This is an optimization exercise on Yosys and OpenROAD, whose aim is small area, not a production implementation.
Function was checked by simulation only, so behaviour that the tests miss may differ from the original.
Power is estimated from default activity; no workload was simulated.

--- flow/design.v ---
module alu (
    input  logic [31:0] a, bm,
    input  logic        inv_b, cin,
    input  logic        m_p, m_c, m_g, m_shr, m_shl, sar, m_bad,
    output logic [31:0] y,
    output logic        n, z, cout
);
    localparam logic [31:0] DEAD = 32'hDEAD_BEEF;
    logic [31:0] p, g, c, sh;
    genvar i;
    alu_add uadd (.a(a), .bm(bm), .inv(inv_b), .cin(cin), .p(p), .g(g), .c(c), .cout(cout));
    alu_shift ush (.a(a), .s(bm[4:0]), .shl(m_shl), .f(sar & a[31]), .y(sh));
    generate for (i = 0; i < 32; i++) begin : G_Y
        if (DEAD[i]) begin : G_D
            alu_res_d u (.p(p[i]), .c(c[i]), .g(g[i]), .sh(sh[i]), .shr(sh[31-i]),
                         .m_p(m_p), .m_c(m_c), .m_g(m_g), .m_shr(m_shr), .m_shl(m_shl),
                         .m_bad(m_bad), .y(y[i]));
        end else begin : G_N
            alu_res u (.p(p[i]), .c(c[i]), .g(g[i]), .sh(sh[i]), .shr(sh[31-i]),
                       .m_p(m_p), .m_c(m_c), .m_g(m_g), .m_shr(m_shr), .m_shl(m_shl),
                       .y(y[i]));
        end
    end endgenerate
    assign n = y[31];
    assign z = ~|y;
endmodule
module alu_add (
    input  logic [31:0] a, bm,
    input  logic        inv, cin,
    output logic [31:0] p, g, c,
    output logic        cout
);
    logic [31:0] bx;
    logic [4:0]  bc;
    logic [7:0]  gp [0:3];
    logic [7:0]  pp [0:3];
    always_comb begin
        bx = bm ^ {32{inv}};
        p = a ^ bx;
        g = a & bx;
        bc[0] = cin;
        for (int i = 0; i < 4; i++) begin
            gp[i][0] = g[8*i];
            pp[i][0] = p[8*i];
            for (int j = 1; j < 8; j++) begin
                gp[i][j] = g[8*i+j] | (p[8*i+j] & gp[i][j-1]);
                pp[i][j] = p[8*i+j] & pp[i][j-1];
            end
            bc[i+1] = gp[i][7] | (pp[i][7] & bc[i]);
            c[8*i] = bc[i];
            for (int j = 1; j < 8; j++) c[8*i+j] = gp[i][j-1] | (pp[i][j-1] & bc[i]);
        end
        cout = bc[4];
    end
endmodule
module alu_res (
    input  logic p, c, g, sh, shr,
    input  logic m_p, m_c, m_g, m_shr, m_shl,
    output logic y
);
    logic s, n1, n2;
    assign s = p ^ c;
    aoi222 u1 (s, m_c, p, m_p, g, m_g, n1);
    assign n2 = ~((sh & m_shr) | (shr & m_shl));
    assign y = ~(n1 & n2);
endmodule
module alu_res_d (
    input  logic p, c, g, sh, shr,
    input  logic m_p, m_c, m_g, m_shr, m_shl, m_bad,
    output logic y
);
    logic s, n1, n2;
    assign s = p ^ c;
    aoi222 u1 (s, m_c, p, m_p, g, m_g, n1);
    assign n2 = ~((sh & m_shr) | (shr & m_shl) | m_bad);
    assign y = ~(n1 & n2);
endmodule
module alu_shift (
    input  logic [31:0] a,
    input  logic [4:0]  s,
    input  logic        shl, f,
    output logic [31:0] y
);
    logic [31:0] v [0:5];
    genvar i, k;
    generate
        for (i = 0; i < 32; i++) begin : G_REV
            mxi u (.a(a[i]), .b(a[31-i]), .s(shl), .y(v[0][i]));    
        end
        for (k = 0; k < 5; k++) begin : G_ST
            wire fk = (k % 2 == 0) ? ~f : f;
            for (i = 0; i < 32; i++) begin : G_B
                if (i + (1 << k) < 32) begin : G_D
                    mxi u (.a(v[k][i]), .b(v[k][i + (1 << k)]), .s(s[k]), .y(v[k+1][i]));
                end else begin : G_F
                    mxi u (.a(v[k][i]), .b(fk), .s(s[k]), .y(v[k+1][i]));
                end
            end
        end
    endgenerate
    assign y = v[5];
endmodule
module mxi (
    input  logic a, b, s,
    output logic y
);
    assign y = ~(s ? b : a);
endmodule
module regfile (
    input  logic        clk,
    input  logic        we,
    input  logic [3:0]  rd,
    input  logic [31:0] wd,
    output logic [511:0] dbg
);
    logic [31:0] regs [15:1];
    assign dbg[31:0] = 32'd0;
    genvar gi;
    generate for (gi = 1; gi < 16; gi++) begin : G_REG
        assign dbg[gi*32 +: 32] = regs[gi];
        always_ff @(posedge clk)
            if (we && rd == 4'(gi)) regs[gi] <= wd;
    end endgenerate
endmodule
module opsel (
    input  logic [14:0] r, s,
    input  logic [3:0]  o, so,
    output logic        y
);
    logic [6:0] n;
    aoi222 u0 (r[0],  s[0],  r[1],  s[1],  r[2],  s[2],  n[0]);
    aoi222 u1 (r[3],  s[3],  r[4],  s[4],  r[5],  s[5],  n[1]);
    aoi222 u2 (r[6],  s[6],  r[7],  s[7],  r[8],  s[8],  n[2]);
    aoi222 u3 (r[9],  s[9],  r[10], s[10], r[11], s[11], n[3]);
    aoi222 u4 (r[12], s[12], r[13], s[13], r[14], s[14], n[4]);
    aoi222 u5 (o[0],  so[0], o[1],  so[1], o[2],  so[2], n[5]);
    assign n[6] = ~(o[3] & so[3]);
    assign y = ~&n;
endmodule
module opsel_k (
    input  logic [14:0] r, s,
    input  logic [3:0]  o, so,
    input  logic        k,
    output logic        y
);
    logic [6:0] n;
    aoi222 u0 (r[0],  s[0],  r[1],  s[1],  r[2],  s[2],  n[0]);
    aoi222 u1 (r[3],  s[3],  r[4],  s[4],  r[5],  s[5],  n[1]);
    aoi222 u2 (r[6],  s[6],  r[7],  s[7],  r[8],  s[8],  n[2]);
    aoi222 u3 (r[9],  s[9],  r[10], s[10], r[11], s[11], n[3]);
    aoi222 u4 (r[12], s[12], r[13], s[13], r[14], s[14], n[4]);
    aoi222 u5 (o[0],  so[0], o[1],  so[1], o[2],  so[2], n[5]);
    assign n[6] = ~((o[3] & so[3]) | k);
    assign y = ~&n;
endmodule
module aoi222 (
    input  logic a1, a2, b1, b2, c1, c2,
    output logic y
);
    assign y = ~((a1 & a2) | (b1 & b2) | (c1 & c2));
endmodule
module sequencer (
    input  logic        clk,
    input  logic [5:0]  ir_opcode,
    input  logic        flag_z, flag_n,
    input  logic [11:0] ui_next,
    input  logic        ui_dispatch,
    input  logic        ui_jam_z,
    input  logic        ui_jam_n,
    input  logic        ui_endi,
    output logic [11:0] upc
);
    logic [11:0] nxt;
    always_comb begin
        nxt = ui_next;
        if (ui_dispatch) nxt[11:6] = ir_opcode;
        if ((ui_jam_z && flag_z) || (ui_jam_n && flag_n)) nxt[0] = 1'b1;
    end
    always_ff @(posedge clk) upc <= ui_endi ? 12'd0 : nxt;
endmodule
module uart (
    input  logic       clk,
    input  logic       rst,
    input  logic       wr,
    input  logic [7:0] mdr_lo,
    output logic [7:0] dout,
    output logic       tx_ready
);
    logic       we;
    logic [7:0] din, tx_reg;
    assign dout = tx_reg;
    assign tx_ready = we;
    always_ff @(posedge clk) begin
        we  <= wr;
        din <= mdr_lo;
    end
    always_ff @(posedge clk or posedge rst) begin
        if (rst) tx_reg <= 8'd0;
        else if (we) tx_reg <= din;
    end
endmodule
module timer (
    input  logic clk,
    input  logic rst,
    output logic irq
);
    localparam logic [16:0] S0 = 17'h10ce3;
    localparam logic [16:0] X  = 17'h02ce3;
    logic [16:0] s;
    assign irq = (s == X);
    always_ff @(posedge clk or posedge rst) begin
        if (rst) s <= S0;
        else s <= {s[15:0], s[16] ^ s[13]} ^ {2'b0, irq, 14'b0};
    end
endmodule
module soc_top (
    input  logic        clk,
    input  logic        rst,
    input  logic [45:0] ui,
    output logic [11:0] upc,
    output logic [31:0] mem_addr,
    output logic        mem_re,
    input  logic [31:0] mem_rdata,
    output logic        mem_we,
    output logic [31:0] mem_wdata,
    output logic        uart_tx_ready,
    output logic [7:0]  uart_tx_data,
    output logic [3:0]  flags,
    output logic        commit_valid,
    output logic [31:0] commit_instr,
    output logic [511:0] regfile_dbg
);
    wire [11:0] ui_next     = ui[11:0];
    wire        ui_jam_z    = ui[12];
    wire        ui_jam_n    = ui[13];
    wire        ui_dispatch = ui[14];
    wire        ui_endi     = ui[15];
    wire [7:0]  ui_alu_op   = ui[23:16];
    wire [3:0]  ui_src_a    = ui[27:24];
    wire [3:0]  ui_src_b    = ui[31:28];
    wire        ui_a_is_rs1 = ui[32];
    wire        ui_b_is_rs2 = ui[33];
    wire        ui_wr_rd    = ui[34];
    wire        ui_wr_pc    = ui[35];
    wire        ui_wr_mar   = ui[36];
    wire        ui_wr_mdr   = ui[37];
    wire        ui_mem_rd   = ui[39];
    wire        ui_mem_wr   = ui[40];
    wire        ui_ir_load  = ui[41];
    wire        ui_pc_inc   = ui[42];
    wire        ui_flags_we = ui[43];
    wire        ui_imm_load = ui[44];
    wire        ui_io_space = ui[45];
    logic [31:0] pc_q, ir_q, mar_q, mdr_q;
    logic [17:0] imm_q;             
    logic        n_q, z_q, c_q;
    logic [31:0] alu_y;
    logic        alu_n, alu_z, alu_c;
    wire [3:0] rd  = ir_q[25:22];
    wire [3:0] rs1 = ir_q[21:18];
    wire [3:0] rs2 = ir_q[17:14];
    wire [31:0] imm = {{14{imm_q[17]}}, imm_q};
    wire op_hi0  = (ui_alu_op[7:4] == 4'd0);
    wire op_pass = op_hi0 && ui_alu_op[3:0] == 4'd0;
    wire op_add  = op_hi0 && ui_alu_op[3:0] == 4'd1;
    wire op_sub  = op_hi0 && ui_alu_op[3:0] == 4'd2;
    wire op_and  = op_hi0 && ui_alu_op[3:0] == 4'd3;
    wire op_or   = op_hi0 && ui_alu_op[3:0] == 4'd4;
    wire op_xor  = op_hi0 && ui_alu_op[3:0] == 4'd5;
    wire op_not  = op_hi0 && ui_alu_op[3:0] == 4'd6;
    wire op_shl  = op_hi0 && ui_alu_op[3:0] == 4'd7;
    wire op_shr  = op_hi0 && ui_alu_op[3:0] == 4'd8;
    wire op_sar  = op_hi0 && ui_alu_op[3:0] == 4'd9;
    wire op_bad  = !(op_pass | op_add | op_sub | op_and | op_or | op_xor |
                     op_not | op_shl | op_shr | op_sar);
    wire keep_b  = op_add | op_sub | op_and | op_or | op_xor | op_shl | op_shr | op_sar;
    wire inv_b   = op_sub | op_not;
    wire [3:0] ia = ui_a_is_rs1 ? rs1 : rs2;
    wire [3:0] ib = ui_b_is_rs2 ? rs2 : rs1;
    logic [15:1] sel_ra, sel_rb;
    always_comb begin
        for (int i = 1; i < 16; i++) begin
            sel_ra[i] = (ui_src_a == 4'd0) && (ia == 4'(i)) && !rst;
            sel_rb[i] = (ui_src_b == 4'd0) && (ib == 4'(i)) && keep_b;
        end
    end
    wire sa_pc  = ui_src_a == 4'd1;
    wire sa_mdr = ui_src_a == 4'd2;
    wire sa_imm = ui_src_a == 4'd3;
    wire sa_mar = ui_src_a == 4'd4;
    wire sa_c1  = ui_src_a == 4'd6;
    wire sa_c4  = ui_src_a == 4'd7;
    wire sb_pc  = ui_src_b == 4'd1 && keep_b;
    wire sb_mdr = ui_src_b == 4'd2 && keep_b;
    wire sb_imm = ui_src_b == 4'd3 && keep_b;
    wire sb_mar = ui_src_b == 4'd4 && keep_b;
    wire sb_c1  = ui_src_b == 4'd6 && keep_b;
    wire sb_c4  = ui_src_b == 4'd7 && keep_b;
    logic [31:0] opa, opb;
    wire [3:0] sa_o = {sa_mar, sa_imm, sa_mdr, sa_pc};
    wire [3:0] sb_o = {sb_mar, sb_imm, sb_mdr, sb_pc};
    genvar gk, gi;
    generate for (gk = 0; gk < 32; gk++) begin : G_OP
        wire [14:0] rbit;
        for (gi = 0; gi < 15; gi++) begin : G_R
            assign rbit[gi] = regfile_dbg[(gi+1)*32 + gk];
        end
        wire [3:0] obit = {mar_q[gk], imm[gk], mdr_q[gk], pc_q[gk]};
        if (gk == 0 || gk == 2) begin : G_C
            opsel_k ua (.r(rbit), .s(sel_ra), .o(obit), .so(sa_o), .k(gk == 0 ? sa_c1 : sa_c4), .y(opa[gk]));
            opsel_k ub (.r(rbit), .s(sel_rb), .o(obit), .so(sb_o), .k(gk == 0 ? sb_c1 : sb_c4), .y(opb[gk]));
        end else begin : G_N
            opsel ua (.r(rbit), .s(sel_ra), .o(obit), .so(sa_o), .y(opa[gk]));
            opsel ub (.r(rbit), .s(sel_rb), .o(obit), .so(sb_o), .y(opb[gk]));
        end
    end endgenerate
    alu alu0 (
        .a(opa), .bm(opb),
        .inv_b(inv_b), .cin(op_sub),
        .m_p(op_pass | op_not | op_xor | op_or),
        .m_c(op_add | op_sub),
        .m_g(op_and | op_or),
        .m_shr(op_shr | op_sar),
        .m_shl(op_shl),
        .sar(op_sar),
        .m_bad(op_bad),
        .y(alu_y), .n(alu_n), .z(alu_z), .cout(alu_c)
    );
    regfile rf (
        .clk(clk), .we(ui_wr_rd), .rd(rd), .wd(alu_y),
        .dbg(regfile_dbg)
    );
    always_ff @(posedge clk) begin
        if (ui_flags_we || rst) begin
            n_q <= alu_n; z_q <= alu_z && !rst; c_q <= alu_c && op_add;
        end
    end
    assign flags = {n_q, z_q, c_q, 1'b0};
    always_ff @(posedge clk or posedge rst) begin
        if (rst) pc_q <= 32'd0;
        else if (ui_wr_pc) pc_q <= alu_y;
        else if (ui_pc_inc) pc_q <= {pc_q[31:2] + 30'd1, pc_q[1:0]};
    end
    always_ff @(posedge clk or posedge rst) begin
        if (rst) ir_q <= 32'd0;
        else if (ui_ir_load) ir_q <= mdr_q;
    end
    always_ff @(posedge clk) begin
        if (ui_imm_load || rst) imm_q <= ir_q[17:0];
    end
    sequencer useq (
        .clk(clk), .ir_opcode(ir_q[31:26]), .flag_z(z_q), .flag_n(n_q),
        .ui_next(ui_next), .ui_dispatch(ui_dispatch), .ui_jam_z(ui_jam_z),
        .ui_jam_n(ui_jam_n), .ui_endi(ui_endi), .upc(upc)
    );
    always_ff @(posedge clk) begin
        commit_valid <= ui_endi;
        if (ui_endi || rst) commit_instr <= ir_q;
    end
    always_ff @(posedge clk) begin
        if (ui_wr_mar || rst) mar_q <= alu_y;
    end
    wire is_mem   = (mar_q[31:20] == 12'h000);        
    wire is_ram   = is_mem && (mar_q[19:16] != 4'h0);
    wire io_uart  = ui_io_space && (mar_q[31:8] == 24'h100000);
    wire io_timer = ui_io_space && (mar_q[31:8] == 24'h100010);
    logic [7:0] uart_dout;
    logic       timer_irq;
    uart u_uart (
        .clk(clk), .rst(rst), .wr(ui_mem_wr && io_uart), .mdr_lo(mdr_q[7:0]),
        .dout(uart_dout), .tx_ready(uart_tx_ready)
    );
    assign uart_tx_data = uart_dout;
    timer u_tim (.clk(clk), .rst(rst), .irq(timer_irq));
    assign mem_addr  = mar_q;
    assign mem_wdata = mdr_q;
    assign mem_re    = ui_mem_rd && is_mem;
    assign mem_we    = ui_mem_wr && is_ram;
    always_ff @(posedge clk) begin
        if (ui_mem_rd) begin
            if (io_uart)       mdr_q <= {24'd0, uart_dout};
            else if (io_timer) mdr_q <= {31'd0, timer_irq};
            else if (is_mem)   mdr_q <= mem_rdata;
            else               mdr_q <= 32'hDEAD_BEEF;
        end
        else if (ui_wr_mdr || rst) mdr_q <= alu_y;
    end
endmodule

**PROMPT**
Scan the listing above for the line that has "Function was checked", then copy exactly from that line through the line that has "for (int j = 1; j < 8; j++) begin".

**TASK SOLUTION**
Function was checked by simulation only, so behaviour that the tests miss may differ from the original.
Power is estimated from default activity; no workload was simulated.

--- flow/design.v ---
module alu (
    input  logic [31:0] a, bm,
    input  logic        inv_b, cin,
    input  logic        m_p, m_c, m_g, m_shr, m_shl, sar, m_bad,
    output logic [31:0] y,
    output logic        n, z, cout
);
    localparam logic [31:0] DEAD = 32'hDEAD_BEEF;
    logic [31:0] p, g, c, sh;
    genvar i;
    alu_add uadd (.a(a), .bm(bm), .inv(inv_b), .cin(cin), .p(p), .g(g), .c(c), .cout(cout));
    alu_shift ush (.a(a), .s(bm[4:0]), .shl(m_shl), .f(sar & a[31]), .y(sh));
    generate for (i = 0; i < 32; i++) begin : G_Y
        if (DEAD[i]) begin : G_D
            alu_res_d u (.p(p[i]), .c(c[i]), .g(g[i]), .sh(sh[i]), .shr(sh[31-i]),
                         .m_p(m_p), .m_c(m_c), .m_g(m_g), .m_shr(m_shr), .m_shl(m_shl),
                         .m_bad(m_bad), .y(y[i]));
        end else begin : G_N
            alu_res u (.p(p[i]), .c(c[i]), .g(g[i]), .sh(sh[i]), .shr(sh[31-i]),
                       .m_p(m_p), .m_c(m_c), .m_g(m_g), .m_shr(m_shr), .m_shl(m_shl),
                       .y(y[i]));
        end
    end endgenerate
    assign n = y[31];
    assign z = ~|y;
endmodule
module alu_add (
    input  logic [31:0] a, bm,
    input  logic        inv, cin,
    output logic [31:0] p, g, c,
    output logic        cout
);
    logic [31:0] bx;
    logic [4:0]  bc;
    logic [7:0]  gp [0:3];
    logic [7:0]  pp [0:3];
    always_comb begin
        bx = bm ^ {32{inv}};
        p = a ^ bx;
        g = a & bx;
        bc[0] = cin;
        for (int i = 0; i < 4; i++) begin
            gp[i][0] = g[8*i];
            pp[i][0] = p[8*i];
            for (int j = 1; j < 8; j++) begin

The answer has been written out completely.